K-ballo changed the topic of #ste||ar to: STE||AR: Systems Technology, Emergent Parallelism, and Algorithm Research | stellar.cct.lsu.edu | HPX: A cure for performance impaired parallel applications | github.com/STEllAR-GROUP/hpx | Buildbot: http://rostam.cct.lsu.edu/ | Log: http://irclog.cct.lsu.edu/
bita_ has joined #ste||ar
K-ballo has quit [Quit: K-ballo]
bita_ has quit [Ping timeout: 256 seconds]
weilewei has quit [Remote host closed the connection]
hkaiser has quit [Quit: bye]
<jaafar>
Anyone around who knows about how the scheduler works?
<jaafar>
I can always ask tomorrow
gdaiss[m] has quit [Ping timeout: 260 seconds]
klaus[m] has quit [Ping timeout: 260 seconds]
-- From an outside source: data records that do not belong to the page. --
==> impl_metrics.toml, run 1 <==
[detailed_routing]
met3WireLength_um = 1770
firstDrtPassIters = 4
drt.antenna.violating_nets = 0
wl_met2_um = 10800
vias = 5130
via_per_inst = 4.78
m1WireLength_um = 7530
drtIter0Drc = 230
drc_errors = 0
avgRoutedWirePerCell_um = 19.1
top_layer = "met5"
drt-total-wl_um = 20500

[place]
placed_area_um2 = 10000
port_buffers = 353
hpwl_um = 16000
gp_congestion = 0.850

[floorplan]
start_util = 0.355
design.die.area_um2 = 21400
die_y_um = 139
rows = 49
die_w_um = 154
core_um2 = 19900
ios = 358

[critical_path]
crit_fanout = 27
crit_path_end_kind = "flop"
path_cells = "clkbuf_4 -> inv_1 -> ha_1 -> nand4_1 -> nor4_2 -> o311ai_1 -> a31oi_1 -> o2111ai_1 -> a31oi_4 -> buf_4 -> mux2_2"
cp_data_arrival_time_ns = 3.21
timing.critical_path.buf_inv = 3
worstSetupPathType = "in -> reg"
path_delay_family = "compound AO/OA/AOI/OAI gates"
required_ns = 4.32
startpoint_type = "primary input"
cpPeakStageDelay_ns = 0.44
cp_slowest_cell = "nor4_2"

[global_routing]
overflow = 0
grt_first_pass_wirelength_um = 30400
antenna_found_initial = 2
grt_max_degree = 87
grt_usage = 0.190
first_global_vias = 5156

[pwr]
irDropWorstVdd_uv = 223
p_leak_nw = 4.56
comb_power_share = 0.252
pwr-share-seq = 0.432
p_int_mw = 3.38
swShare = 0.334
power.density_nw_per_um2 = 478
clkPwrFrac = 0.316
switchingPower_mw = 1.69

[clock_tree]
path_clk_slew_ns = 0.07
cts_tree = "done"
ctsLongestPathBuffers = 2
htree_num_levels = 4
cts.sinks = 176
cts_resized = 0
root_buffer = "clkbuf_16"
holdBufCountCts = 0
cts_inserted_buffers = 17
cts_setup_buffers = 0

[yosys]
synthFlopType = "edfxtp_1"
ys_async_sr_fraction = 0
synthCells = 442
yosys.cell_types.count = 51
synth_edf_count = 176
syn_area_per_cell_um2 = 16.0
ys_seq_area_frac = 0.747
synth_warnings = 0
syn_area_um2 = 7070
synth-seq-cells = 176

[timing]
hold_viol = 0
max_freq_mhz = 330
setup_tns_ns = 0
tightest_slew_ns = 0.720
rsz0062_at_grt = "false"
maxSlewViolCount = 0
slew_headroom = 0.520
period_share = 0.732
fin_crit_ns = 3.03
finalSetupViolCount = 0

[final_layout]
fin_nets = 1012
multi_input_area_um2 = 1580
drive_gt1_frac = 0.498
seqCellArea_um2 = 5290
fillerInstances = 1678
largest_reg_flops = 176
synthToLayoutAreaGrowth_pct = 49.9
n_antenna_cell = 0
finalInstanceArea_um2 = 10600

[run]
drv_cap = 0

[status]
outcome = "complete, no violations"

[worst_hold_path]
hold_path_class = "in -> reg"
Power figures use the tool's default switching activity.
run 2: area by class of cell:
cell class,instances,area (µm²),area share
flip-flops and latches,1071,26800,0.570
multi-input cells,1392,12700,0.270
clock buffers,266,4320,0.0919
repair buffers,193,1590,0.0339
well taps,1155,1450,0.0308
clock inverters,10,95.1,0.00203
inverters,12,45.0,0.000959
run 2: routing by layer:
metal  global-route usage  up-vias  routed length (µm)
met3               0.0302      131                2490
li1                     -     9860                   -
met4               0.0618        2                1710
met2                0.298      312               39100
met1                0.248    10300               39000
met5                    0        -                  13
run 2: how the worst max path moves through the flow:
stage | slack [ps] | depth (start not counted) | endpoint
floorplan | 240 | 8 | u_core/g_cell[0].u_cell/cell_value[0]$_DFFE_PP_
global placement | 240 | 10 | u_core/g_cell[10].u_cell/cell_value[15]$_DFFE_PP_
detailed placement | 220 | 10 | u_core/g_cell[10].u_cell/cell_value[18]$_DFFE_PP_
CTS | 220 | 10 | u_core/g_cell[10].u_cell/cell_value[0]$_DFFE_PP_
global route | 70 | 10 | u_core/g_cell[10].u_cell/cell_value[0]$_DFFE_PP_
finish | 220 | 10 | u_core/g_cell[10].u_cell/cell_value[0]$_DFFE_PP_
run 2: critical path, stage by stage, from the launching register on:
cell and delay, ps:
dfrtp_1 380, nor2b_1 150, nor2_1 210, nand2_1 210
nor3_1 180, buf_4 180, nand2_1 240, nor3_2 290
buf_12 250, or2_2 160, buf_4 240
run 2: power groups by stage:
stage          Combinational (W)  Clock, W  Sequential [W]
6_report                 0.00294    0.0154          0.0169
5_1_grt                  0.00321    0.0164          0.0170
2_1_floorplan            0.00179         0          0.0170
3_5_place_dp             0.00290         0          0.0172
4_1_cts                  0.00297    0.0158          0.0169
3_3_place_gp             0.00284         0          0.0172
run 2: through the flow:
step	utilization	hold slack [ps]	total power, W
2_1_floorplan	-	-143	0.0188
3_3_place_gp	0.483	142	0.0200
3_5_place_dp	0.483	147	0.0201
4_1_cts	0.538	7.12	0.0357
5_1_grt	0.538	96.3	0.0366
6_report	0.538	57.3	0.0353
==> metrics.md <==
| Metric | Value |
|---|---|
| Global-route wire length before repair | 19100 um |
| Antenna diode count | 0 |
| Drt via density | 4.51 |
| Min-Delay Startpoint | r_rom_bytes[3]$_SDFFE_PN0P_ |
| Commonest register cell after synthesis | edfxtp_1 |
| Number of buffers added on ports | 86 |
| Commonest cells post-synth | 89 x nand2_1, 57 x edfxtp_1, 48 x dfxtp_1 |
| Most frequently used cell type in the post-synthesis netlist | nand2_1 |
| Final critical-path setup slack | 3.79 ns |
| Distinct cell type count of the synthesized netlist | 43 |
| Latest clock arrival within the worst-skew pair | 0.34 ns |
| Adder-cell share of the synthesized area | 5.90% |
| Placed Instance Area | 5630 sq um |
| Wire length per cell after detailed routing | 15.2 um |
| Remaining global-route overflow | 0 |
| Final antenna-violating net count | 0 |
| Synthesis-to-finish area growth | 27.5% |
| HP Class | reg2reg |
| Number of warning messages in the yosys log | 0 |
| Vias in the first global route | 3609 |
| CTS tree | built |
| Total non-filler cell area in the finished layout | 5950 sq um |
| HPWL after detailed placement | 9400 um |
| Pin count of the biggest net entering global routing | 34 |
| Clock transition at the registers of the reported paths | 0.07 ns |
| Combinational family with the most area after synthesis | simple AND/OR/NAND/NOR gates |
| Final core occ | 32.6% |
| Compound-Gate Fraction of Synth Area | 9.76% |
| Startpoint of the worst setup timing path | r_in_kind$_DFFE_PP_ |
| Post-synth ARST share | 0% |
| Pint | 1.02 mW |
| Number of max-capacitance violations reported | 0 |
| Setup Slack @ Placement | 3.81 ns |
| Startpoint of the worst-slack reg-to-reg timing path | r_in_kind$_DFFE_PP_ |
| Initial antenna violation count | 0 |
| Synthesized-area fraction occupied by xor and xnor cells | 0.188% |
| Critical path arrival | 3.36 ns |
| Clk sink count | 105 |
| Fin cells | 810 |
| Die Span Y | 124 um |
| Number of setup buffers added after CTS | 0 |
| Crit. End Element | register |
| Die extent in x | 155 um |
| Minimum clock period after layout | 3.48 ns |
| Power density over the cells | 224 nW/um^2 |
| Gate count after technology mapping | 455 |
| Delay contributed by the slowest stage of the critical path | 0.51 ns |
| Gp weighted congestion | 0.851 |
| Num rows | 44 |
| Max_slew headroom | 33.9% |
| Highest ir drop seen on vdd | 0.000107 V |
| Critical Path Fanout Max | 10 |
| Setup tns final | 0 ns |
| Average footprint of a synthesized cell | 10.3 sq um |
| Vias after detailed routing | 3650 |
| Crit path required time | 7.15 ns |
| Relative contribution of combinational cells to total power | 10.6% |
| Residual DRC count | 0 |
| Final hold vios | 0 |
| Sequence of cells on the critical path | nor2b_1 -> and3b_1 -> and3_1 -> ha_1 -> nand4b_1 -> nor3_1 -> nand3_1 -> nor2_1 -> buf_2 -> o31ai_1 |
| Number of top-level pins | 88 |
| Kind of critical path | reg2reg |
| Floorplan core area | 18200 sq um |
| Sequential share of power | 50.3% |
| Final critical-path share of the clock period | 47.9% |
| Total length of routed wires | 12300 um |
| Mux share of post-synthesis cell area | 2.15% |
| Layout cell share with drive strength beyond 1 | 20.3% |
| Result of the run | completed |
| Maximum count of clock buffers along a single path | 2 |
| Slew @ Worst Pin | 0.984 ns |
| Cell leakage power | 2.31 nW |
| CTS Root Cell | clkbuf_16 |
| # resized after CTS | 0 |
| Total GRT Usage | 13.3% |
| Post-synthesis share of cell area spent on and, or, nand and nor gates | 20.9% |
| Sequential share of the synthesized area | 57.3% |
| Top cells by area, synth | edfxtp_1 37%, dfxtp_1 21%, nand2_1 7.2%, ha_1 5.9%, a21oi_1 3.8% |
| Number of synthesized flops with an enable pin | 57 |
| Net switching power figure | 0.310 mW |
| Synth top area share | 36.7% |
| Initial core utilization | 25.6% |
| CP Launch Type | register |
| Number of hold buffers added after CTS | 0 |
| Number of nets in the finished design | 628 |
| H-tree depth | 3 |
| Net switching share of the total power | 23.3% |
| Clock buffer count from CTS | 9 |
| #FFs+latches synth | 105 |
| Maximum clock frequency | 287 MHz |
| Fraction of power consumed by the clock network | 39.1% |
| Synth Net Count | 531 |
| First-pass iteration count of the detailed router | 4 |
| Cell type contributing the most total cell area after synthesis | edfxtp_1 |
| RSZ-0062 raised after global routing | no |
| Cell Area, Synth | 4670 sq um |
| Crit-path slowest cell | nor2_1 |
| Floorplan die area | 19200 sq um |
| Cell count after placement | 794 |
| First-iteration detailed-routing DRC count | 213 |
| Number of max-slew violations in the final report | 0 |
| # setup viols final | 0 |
### src/hdl/bnms_pkg.sv
// ============================================================================
// bnms_pkg: shared types and constants for the box NMS unit
// Controller states, command and status bundles, and register indexes.
// ============================================================================
package bnms_pkg;

    localparam int SCORE_W   = 16;
    localparam int THR_W     = 16;
    localparam int IDX_OUT_W = 6;

    // configuration register indexes
    localparam logic CFG_THRESHOLD = 1'b0;
    localparam logic CFG_MODE      = 1'b1;

    localparam logic [THR_W-1:0] THR_RESET = 16'd32768;

    // overlap_mode codes
    localparam logic MODE_UNION = 1'b0;
    localparam logic MODE_MIN   = 1'b1;

    typedef enum logic [3:0] {
        ST_LOAD,
        ST_FIND_START,
        ST_FIND_RUN,
        ST_FIND_DRAIN,
        ST_PICK,
        ST_BEST_LATCH,
        ST_SCAN_START,
        ST_SCAN_RUN,
        ST_SCAN_DRAIN,
        ST_EMIT_START,
        ST_EMIT_RUN
    } state_t;

    typedef struct packed {
        logic load;        // take the input word
        logic rd_start;    // rewind the scan pointer
        logic rd_step;     // read entry at the pointer, advance
        logic prune;       // reads in flight feed the overlap pipe
        logic rd_best;     // read the best entry, mark it kept
        logic latch_best;  // capture the best box corners
        logic emit;        // push one result word, advance
        logic finish;      // close the set
    } cmd_t;

    typedef struct packed {
        logic rd_last;     // pointer sits on the last stored box
        logic pipe_busy;   // reads or overlap checks still in flight
        logic found;       // a surviving box was found by the last search
        logic out_free;    // result register can take a word
    } sts_t;

endpackage

### src/hdl/bnms_ctrl.sv
// ============================================================================
// bnms_ctrl: sequencer for the box NMS unit
// Steps load, best-box search, pruning scan and result output.
// ============================================================================
module bnms_ctrl (
    input  logic            aclk,
    input  logic            aresetn,
    input  logic            s_tvalid,
    input  logic            s_tlast,
    output logic            s_tready,
    input  bnms_pkg::sts_t  sts,
    output bnms_pkg::cmd_t  cmd
);

    bnms_pkg::state_t state_reg, state_next;

    always_ff @(posedge aclk) begin
        if (!aresetn) begin
            state_reg <= bnms_pkg::ST_LOAD;
        end else begin
            state_reg <= state_next;
        end
    end

    always_comb begin
        state_next = state_reg;
        unique case (state_reg)
            bnms_pkg::ST_LOAD: begin
                if (s_tvalid && s_tlast) state_next = bnms_pkg::ST_FIND_START;
            end
            bnms_pkg::ST_FIND_START: state_next = bnms_pkg::ST_FIND_RUN;
            bnms_pkg::ST_FIND_RUN: begin
                if (sts.rd_last) state_next = bnms_pkg::ST_FIND_DRAIN;
            end
            bnms_pkg::ST_FIND_DRAIN: state_next = bnms_pkg::ST_PICK;
            bnms_pkg::ST_PICK: begin
                state_next = sts.found ? bnms_pkg::ST_BEST_LATCH : bnms_pkg::ST_EMIT_START;
            end
            bnms_pkg::ST_BEST_LATCH: state_next = bnms_pkg::ST_SCAN_START;
            bnms_pkg::ST_SCAN_START: state_next = bnms_pkg::ST_SCAN_RUN;
            bnms_pkg::ST_SCAN_RUN: begin
                if (sts.rd_last) state_next = bnms_pkg::ST_SCAN_DRAIN;
            end
            bnms_pkg::ST_SCAN_DRAIN: begin
                if (!sts.pipe_busy) state_next = bnms_pkg::ST_FIND_START;
            end
            bnms_pkg::ST_EMIT_START: state_next = bnms_pkg::ST_EMIT_RUN;
            bnms_pkg::ST_EMIT_RUN: begin
                if (sts.out_free && sts.rd_last) state_next = bnms_pkg::ST_LOAD;
            end
            default: state_next = bnms_pkg::ST_LOAD;
        endcase
    end

    always_comb begin
        cmd      = '0;
        s_tready = 1'b0;
        unique case (state_reg)
            bnms_pkg::ST_LOAD: begin
                s_tready = 1'b1;
                cmd.load = s_tvalid;
            end
            bnms_pkg::ST_FIND_START: cmd.rd_start = 1'b1;
            bnms_pkg::ST_FIND_RUN:   cmd.rd_step  = 1'b1;
            bnms_pkg::ST_FIND_DRAIN: ;
            bnms_pkg::ST_PICK:       cmd.rd_best  = sts.found;
            bnms_pkg::ST_BEST_LATCH: cmd.latch_best = 1'b1;
            bnms_pkg::ST_SCAN_START: cmd.rd_start = 1'b1;
            bnms_pkg::ST_SCAN_RUN: begin
                cmd.rd_step = 1'b1;
                cmd.prune   = 1'b1;
            end
            bnms_pkg::ST_SCAN_DRAIN: ;
            bnms_pkg::ST_EMIT_START: cmd.rd_start = 1'b1;
            bnms_pkg::ST_EMIT_RUN: begin
                cmd.emit   = sts.out_free;
                cmd.finish = sts.out_free && sts.rd_last;
            end
            default: ;
        endcase
    end

endmodule

### config.mk
export PLATFORM = sky130hd
export DESIGN_NAME = bnms_ctrl
export DESIGN_NICKNAME = d
export VERILOG_FILES = /design/src/hdl/bnms_pkg.sv /design/src/hdl/bnms_ctrl.sv
export SDC_FILE = /design/constraint.sdc
export NUM_CORES = 1
export LEC_CHECK = 0
export BUFFER_PORTS_ARGS = -buffer_cell sky130_fd_sc_hd__buf_2
export CORE_AREA = 2 2 39 41
export CTS_BUF_LIST = sky130_fd_sc_hd__clkbuf_4
export DETAILED_ROUTE_END_ITERATION = 10
export DIE_AREA = 0 0 41 43
export PLACE_DENSITY_LB_ADDON = 0.08
export SLEW_MARGIN = 25
export SYNTH_ARGS = -nofsm -noshare
export SYNTH_HDL_FRONTEND = slang
export SYNTH_SLANG_ARGS = --single-unit
### constraint.sdc
create_clock -name aclk -period 1.7 [get_ports aclk]
set_input_delay 0.34 -clock aclk [delete_from_list [all_inputs] [get_ports aclk]]
set_output_delay 0.34 -clock aclk [all_outputs]
set_load 0.01 [all_outputs]
==> key figures <==
Status
  • Status: finished, final reports clean

Final layout
  • Layout cell share with drive strength beyond 1: 0.464
  • Final core utilization: 0.377
  • Max reg flops: 4
  • Total Nets Final: 79
  • N_diodes: 0
  • Area grow syn2layout: 36.3%

Placement
  • Pre-CTS setup slack: 0.229 ns
  • # port buffers: 16
  • RD Place Congestion: 0.682
  • Post-DP HPWL: 760 um

Synthesis
  • Synthesis Warnings: 0
  • Cell taking the most area after synthesis: dfxtp_1
  • Synthesized area per cell: 7.51 um2
  • Most common cell in the netlist: nand2_1
  • Synth Register Bits: 4
  • Register area share after synthesis: 0.209
  • EDFF count, synth: 0
  • Synthesized Nets: between 50 and 60
  • Synth cell count leaders: 7 x nand2_1, 5 x nor2_1, 4 x dfxtp_1
  • Top-area cell type share of the netlist area: 0.209
  • Ys async rst share: 0
  • Ys flop type: dfxtp_1
  • Post-Syn Area: 383 um2
  • Synth Instances: just over 50
  • Synth cell types: 31
  • Synth area leaders: dfxtp_1 21%, nand2_1 6.9%, nor2_1 4.9%

Die
  • Initial Utilization: 0.277
  • Die ar.: 1760 um2
  • Die Ht: 43 um
  • IO Pins: 17
  • Core ar.: 1380 um2
  • Die X: 41 um
  • Std cell rows: 14

Clocking
  • TritonCTS buffer count: 3
  • Clock Latency Late Sink: 0.23 ns
  • Clk Tree Root Cell: clkbuf_4
  • Clock sink total: 4
  • Hold-fix buffers, CTS: 0
  • Worst-case clock buffer depth: 2
  • H-tree Lvls: 1
  • Clock transition at path regs: 0.04 ns
  • TritonCTS clock tree: built

Detailed routing
  • Wirelength per Cell: 11.3 um
  • Pre-antenna DRT Iters: 2
  • Antenna Nets Post-Route: 0
  • Wirelength, routed: about 960 um
  • DRC violations left: 0
  • DR vias: 430
  • Starting DRT DRC Count: 7
  • Drt via density: between 5 and 6

Global route
  • Pin count of the biggest net entering global routing: 15
  • Met2 Use GR: 0.203
  • Most Used Layer, Global Route: met2
  • M3 GR Usage: 0.0157
  • Met1 Use GR: 0.173
  • Vias in the first global route: 372
  • Initial antenna violation count: 0
  • First-pass GRT wire length: 1590 um
  • Remaining global-route overflow: 0
  • Global-route usage over all layers: 0.131

Setup path
  • Crit. End Element: output pin
  • CP required: 1.36 ns
  • Worst setup path class: reg2out
  • CP Data Arrival Time: 1.29 ns
  • Startpoint Class: flop
  • CP Max Fanout: 8

Timing
  • RSZ-0062 raised after global routing: no
  • Final Hold Viols: 0
  • Setup TNS: 0 ns
  • Fmax: about 610 MHz
  • Setup violators final: 0
  • Worst Tran Pin Value: 0.327 ns
  • Fin Clk Skew: 0.000403 ns
  • Final WS setup: 0.0709 ns
  • Fin crit share: 0.958
  • Headroom to the max-slew limit: 0.780
  • Final slew viol count: 0
  • Post-layout min period: between 1.5 and 2 ns

Power and ir drop
  • Tot Pwr: 436 uW
  • Cell Pwr Density: 835 nW/um2
  • Cell leakage power: 0.244 nW
  • Peak VDD IR: between 0.0002 and 0.0003 V

Hold path
  • Hold WC Path Type: in2reg

Run
  • Max Cap Viol: 0
layer usage:
| metal | vias up | share of wire |
|---|---|---|
| met2 | 14 | 0.48 |
| met4 | 0 | 0.017 |
| met5 | - | 0 |
| li1 | 221 | - |
| met3 | 2 | 0.051 |
| met1 | 193 | 0.45 |
report_power, final:
part	internal, mW	total, mW	leakage (nW)	switching (mW)
registers	0.106	0.137	0.0350	0.0304
logic	0.0938	0.183	0.196	0.0891
clock network	0.0789	0.116	0.0138	0.0374
cells in the final DEF, fill, tap and decap left out:
master	netlist	routed
a21oi_1	3	3
a22o_1	1	1
a2bb2oi_2	1	1
and2_1	1	1
and3_1	1	1
buf_2	2	16
buf_4	1	4
clkbuf_4	0	3
dfxtp_2	0	2
dfxtp_4	0	2
inv_1	2	2
mux2i_1	1	1
nand2_1	7	7
nand2b_2	1	1
nand3_1	2	2
nand4_1	1	1
nand4bb_1	1	1
nor2_1	5	5
nor3_1	3	3
nor3_2	1	1
nor3b_1	1	1
nor4_1	1	1
nor4_4	0	1
nor4b_1	1	1
o21ai_0	1	1
o311a_1	1	1
o31ai_1	1	1
o32ai_1	1	1
or3b_1	1	1
or3b_4	1	1
xor2_1	1	1
cell type report:
class	count	area, um2
well taps	16	20.0
inverters	2	7.51
flip-flops and latches	4	90.1
multi-input cells	40	272
repair buffers	20	110
clock buffers	3	22.5
fillers	156	862
cells by family (layout without fill, tap and decap cells):
family	Yosys count	count (layout)	synth area share
simple gates	29	29	0.454
compound gates	9	9	0.183
buf+inv	7	25	0.105
flops	4	4	0.209
xor+xnor	1	1	0.0229
mux	1	1	0.0261
worst max-delay path: stages (launching register included):
cell	delay, ns
dfxtp_4	0.37
or3b_4	0.40
nor3_1	0.13
buf_2	0.15
final timing paths:
kind / startpoint / end / slack (ns) / cells after the start
worst max-delay path: state_reg[2] / cmd[0] / 0.07 / 3
worst min-delay path: aresetn / state_reg[1] / 0.38 / 3
worst max register to register: state_reg[3] / state_reg[3] / 0.40 / 4
worst min register to register: state_reg[2] / state_reg[0] / 0.54 / 2
repair_timing:
action	4_1_cts	5_1_grt
endpoints found under the setup margin	2	2
resized for setup	2	5
buffers inserted	0	0
stage by stage:
step	instances	area, um2	hold slack [ns]
2_1_floorplan	51	383	0.467
3_3_place_gp	82	480	0.614
3_5_place_dp	82	480	0.604
4_1_cts	85	505	0.382
5_1_grt	85	522	0.382
6_report	85	522	0.381
Power figures use the tool's default switching activity.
gdaiss[m] has joined #ste||ar
bobakk3r_ has quit [*.net *.split]
klaus[m] has joined #ste||ar
bobakk3r_ has joined #ste||ar
parsa[m] has quit [Quit: Idle for 30+ days]
<ms[m]>
jaafar: I can probably tell you a thing or two about it
<jaafar>
Good morning, or whatever your time zone is ms[m]
<jaafar>
I'd be glad to get some hints that I can use to understand the behavior I'm seeing in the scheduler
<jaafar>
From my reading it looks like there is one queue per OS thread from which runnable tasks are selected whenever the currently executing task needs to block on an "LCOS"
<jaafar>
runnable tasks are not chosen from other queues unless the queue for the current thread is empty
<jaafar>
Do I have the big picture correct?
hkaiser has quit [Quit: bye]
bita_ has joined #ste||ar
<jaafar>
Well, that's my general understanding ^^^
<jaafar>
I'll describe something specific I see in my traces
<jaafar>
in whatever thread hpx_main() is I run hpx::async() four times, with tasks A, B, C, and D
<jaafar>
then I wait on some future
<jaafar>
What I observe from my traces is that B, C, and D start running on other OS threads, followed by A once the launching code blocks
<jaafar>
My interpretation is: B, C, and D were stolen by the other queues and A begins once there is no further work in the original OS thread's queue
<jaafar>
Does that sound right?
hkaiser has joined #ste||ar
<hkaiser>
ms[m]: headsup: I have force-pushed to your branch msimberg/fix-5035
weilewei has joined #ste||ar
<weilewei>
hkaiser can you quickly join the meeting and enable the screen sharing for me?
<weilewei>
I want to share my screen later during the meeting
<hkaiser>
sure, will be there in a sec
<weilewei>
thanks
elfring has quit [Quit: Konversation terminated!]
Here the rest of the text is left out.